What needs to be done |
Although the data below holds other lines too, output only those from the line with "after global routing" up to and including the line with "3_5_place_dp | ch$_DFFE_PP0P_", exactly as they appear.

• • • •

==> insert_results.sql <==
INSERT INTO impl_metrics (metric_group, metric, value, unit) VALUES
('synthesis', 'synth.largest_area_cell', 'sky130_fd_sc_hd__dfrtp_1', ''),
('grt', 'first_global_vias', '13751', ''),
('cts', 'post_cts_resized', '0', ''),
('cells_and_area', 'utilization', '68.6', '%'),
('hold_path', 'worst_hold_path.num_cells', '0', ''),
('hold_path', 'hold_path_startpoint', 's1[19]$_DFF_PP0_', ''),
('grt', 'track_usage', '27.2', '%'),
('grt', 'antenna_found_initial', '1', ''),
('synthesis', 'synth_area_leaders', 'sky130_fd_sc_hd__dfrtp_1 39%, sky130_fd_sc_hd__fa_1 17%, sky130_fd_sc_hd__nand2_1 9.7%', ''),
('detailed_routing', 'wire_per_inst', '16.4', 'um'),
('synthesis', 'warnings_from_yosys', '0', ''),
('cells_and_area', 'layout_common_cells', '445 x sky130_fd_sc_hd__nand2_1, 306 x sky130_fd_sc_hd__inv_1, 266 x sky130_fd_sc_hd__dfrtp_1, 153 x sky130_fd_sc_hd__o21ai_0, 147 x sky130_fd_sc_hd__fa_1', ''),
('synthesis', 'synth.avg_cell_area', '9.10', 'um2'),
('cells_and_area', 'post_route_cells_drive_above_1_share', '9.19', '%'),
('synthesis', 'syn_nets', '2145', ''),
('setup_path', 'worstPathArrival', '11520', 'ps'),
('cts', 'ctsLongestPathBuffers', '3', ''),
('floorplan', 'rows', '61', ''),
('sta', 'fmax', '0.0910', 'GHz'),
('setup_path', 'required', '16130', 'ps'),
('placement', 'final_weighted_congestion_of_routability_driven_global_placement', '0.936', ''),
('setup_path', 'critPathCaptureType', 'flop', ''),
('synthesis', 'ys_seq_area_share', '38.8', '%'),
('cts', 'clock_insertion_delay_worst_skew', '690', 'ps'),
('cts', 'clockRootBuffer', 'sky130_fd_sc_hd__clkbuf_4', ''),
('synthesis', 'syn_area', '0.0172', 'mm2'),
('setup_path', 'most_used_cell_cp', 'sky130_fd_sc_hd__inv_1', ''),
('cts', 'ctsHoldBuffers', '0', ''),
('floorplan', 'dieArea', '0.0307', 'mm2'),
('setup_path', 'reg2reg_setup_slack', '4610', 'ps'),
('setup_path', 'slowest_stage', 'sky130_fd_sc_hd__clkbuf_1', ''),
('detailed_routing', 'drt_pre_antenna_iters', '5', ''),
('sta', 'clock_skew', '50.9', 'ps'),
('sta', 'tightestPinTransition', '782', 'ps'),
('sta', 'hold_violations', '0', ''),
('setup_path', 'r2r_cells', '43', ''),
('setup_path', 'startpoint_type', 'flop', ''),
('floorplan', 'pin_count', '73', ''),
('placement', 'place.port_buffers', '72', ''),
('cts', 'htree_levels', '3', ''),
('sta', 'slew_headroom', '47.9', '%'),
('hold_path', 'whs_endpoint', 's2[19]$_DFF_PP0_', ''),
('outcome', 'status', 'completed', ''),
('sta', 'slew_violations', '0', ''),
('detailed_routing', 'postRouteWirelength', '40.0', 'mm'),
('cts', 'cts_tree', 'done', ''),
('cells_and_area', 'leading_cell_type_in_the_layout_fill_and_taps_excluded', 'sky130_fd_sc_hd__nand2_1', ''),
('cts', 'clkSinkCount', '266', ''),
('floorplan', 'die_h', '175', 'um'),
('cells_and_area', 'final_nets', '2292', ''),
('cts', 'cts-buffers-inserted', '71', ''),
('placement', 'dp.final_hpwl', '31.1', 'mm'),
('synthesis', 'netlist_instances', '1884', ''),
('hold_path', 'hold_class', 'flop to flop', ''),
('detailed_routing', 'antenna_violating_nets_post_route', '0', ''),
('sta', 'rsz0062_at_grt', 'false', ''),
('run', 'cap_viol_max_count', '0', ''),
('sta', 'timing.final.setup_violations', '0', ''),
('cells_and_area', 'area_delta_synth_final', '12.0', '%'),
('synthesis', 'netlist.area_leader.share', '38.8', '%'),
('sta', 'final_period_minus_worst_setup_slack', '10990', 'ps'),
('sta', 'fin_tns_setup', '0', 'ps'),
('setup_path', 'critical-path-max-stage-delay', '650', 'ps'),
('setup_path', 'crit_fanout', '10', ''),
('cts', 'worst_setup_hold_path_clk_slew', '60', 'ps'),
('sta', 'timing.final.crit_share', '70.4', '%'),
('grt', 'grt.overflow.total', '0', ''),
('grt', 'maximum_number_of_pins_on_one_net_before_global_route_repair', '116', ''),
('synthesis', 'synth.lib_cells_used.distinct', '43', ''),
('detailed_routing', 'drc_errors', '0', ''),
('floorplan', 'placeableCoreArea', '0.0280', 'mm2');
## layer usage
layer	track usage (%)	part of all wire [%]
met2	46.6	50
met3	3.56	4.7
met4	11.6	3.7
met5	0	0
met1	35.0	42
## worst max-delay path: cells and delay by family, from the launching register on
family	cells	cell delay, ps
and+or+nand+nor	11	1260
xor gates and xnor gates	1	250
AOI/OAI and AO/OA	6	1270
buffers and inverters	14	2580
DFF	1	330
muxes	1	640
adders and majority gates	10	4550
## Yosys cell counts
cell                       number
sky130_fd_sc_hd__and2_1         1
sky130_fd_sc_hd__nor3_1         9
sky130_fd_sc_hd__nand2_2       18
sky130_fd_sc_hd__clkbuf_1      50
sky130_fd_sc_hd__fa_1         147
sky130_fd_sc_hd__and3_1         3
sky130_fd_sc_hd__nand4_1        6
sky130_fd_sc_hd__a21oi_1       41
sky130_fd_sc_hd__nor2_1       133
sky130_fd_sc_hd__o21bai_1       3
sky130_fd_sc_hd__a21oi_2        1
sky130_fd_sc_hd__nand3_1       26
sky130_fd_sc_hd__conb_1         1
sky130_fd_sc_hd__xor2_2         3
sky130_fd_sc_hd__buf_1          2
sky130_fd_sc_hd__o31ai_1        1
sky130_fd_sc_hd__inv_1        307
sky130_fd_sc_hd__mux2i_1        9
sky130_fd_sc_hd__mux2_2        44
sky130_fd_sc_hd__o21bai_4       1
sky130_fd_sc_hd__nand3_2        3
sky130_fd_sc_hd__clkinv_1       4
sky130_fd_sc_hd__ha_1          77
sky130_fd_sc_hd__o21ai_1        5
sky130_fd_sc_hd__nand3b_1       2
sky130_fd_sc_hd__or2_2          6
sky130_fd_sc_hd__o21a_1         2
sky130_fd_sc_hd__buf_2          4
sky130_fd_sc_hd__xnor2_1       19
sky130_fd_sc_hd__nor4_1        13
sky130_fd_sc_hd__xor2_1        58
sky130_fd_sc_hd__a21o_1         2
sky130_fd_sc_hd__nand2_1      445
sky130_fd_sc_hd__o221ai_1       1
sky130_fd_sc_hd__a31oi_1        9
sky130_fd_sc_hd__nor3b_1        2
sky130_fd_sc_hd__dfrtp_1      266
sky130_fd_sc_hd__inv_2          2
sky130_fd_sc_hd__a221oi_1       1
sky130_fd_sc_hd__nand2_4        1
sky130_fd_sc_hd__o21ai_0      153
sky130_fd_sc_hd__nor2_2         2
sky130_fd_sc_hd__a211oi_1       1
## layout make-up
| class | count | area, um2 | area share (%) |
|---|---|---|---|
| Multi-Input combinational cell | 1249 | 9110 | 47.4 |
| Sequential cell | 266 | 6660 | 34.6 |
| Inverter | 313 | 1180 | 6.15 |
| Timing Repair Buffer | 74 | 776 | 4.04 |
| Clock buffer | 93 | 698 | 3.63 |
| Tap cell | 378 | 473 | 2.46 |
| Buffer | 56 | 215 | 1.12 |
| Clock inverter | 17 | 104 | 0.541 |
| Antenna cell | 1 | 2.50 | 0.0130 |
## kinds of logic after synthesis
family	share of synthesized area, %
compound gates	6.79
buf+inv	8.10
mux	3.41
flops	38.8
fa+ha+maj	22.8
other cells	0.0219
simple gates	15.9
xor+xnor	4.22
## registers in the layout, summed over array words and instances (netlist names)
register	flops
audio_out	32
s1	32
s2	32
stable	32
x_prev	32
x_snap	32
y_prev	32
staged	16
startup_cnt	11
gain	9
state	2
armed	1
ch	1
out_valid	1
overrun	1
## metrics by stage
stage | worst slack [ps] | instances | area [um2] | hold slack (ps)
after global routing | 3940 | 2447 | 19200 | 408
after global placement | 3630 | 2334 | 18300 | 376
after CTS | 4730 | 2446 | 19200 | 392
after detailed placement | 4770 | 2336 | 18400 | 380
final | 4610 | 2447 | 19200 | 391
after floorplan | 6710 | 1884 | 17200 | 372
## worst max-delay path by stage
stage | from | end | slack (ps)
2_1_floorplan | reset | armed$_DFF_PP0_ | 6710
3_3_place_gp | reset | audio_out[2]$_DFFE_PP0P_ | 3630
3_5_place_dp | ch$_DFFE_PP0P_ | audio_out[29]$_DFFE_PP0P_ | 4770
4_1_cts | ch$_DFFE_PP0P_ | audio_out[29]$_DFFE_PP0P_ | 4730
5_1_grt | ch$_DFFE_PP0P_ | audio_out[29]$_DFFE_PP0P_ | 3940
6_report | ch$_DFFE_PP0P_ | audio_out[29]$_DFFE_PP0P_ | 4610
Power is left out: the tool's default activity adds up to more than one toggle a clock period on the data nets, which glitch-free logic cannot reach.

• • • •

Finished exercise |
after global routing | 3940 | 2447 | 19200 | 408
after global placement | 3630 | 2334 | 18300 | 376
after CTS | 4730 | 2446 | 19200 | 392
after detailed placement | 4770 | 2336 | 18400 | 380
final | 4610 | 2447 | 19200 | 391
after floorplan | 6710 | 1884 | 17200 | 372
## worst max-delay path by stage
stage | from | end | slack (ps)
2_1_floorplan | reset | armed$_DFF_PP0_ | 6710
3_3_place_gp | reset | audio_out[2]$_DFFE_PP0P_ | 3630
3_5_place_dp | ch$_DFFE_PP0P_ | audio_out[29]$_DFFE_PP0P_ | 4770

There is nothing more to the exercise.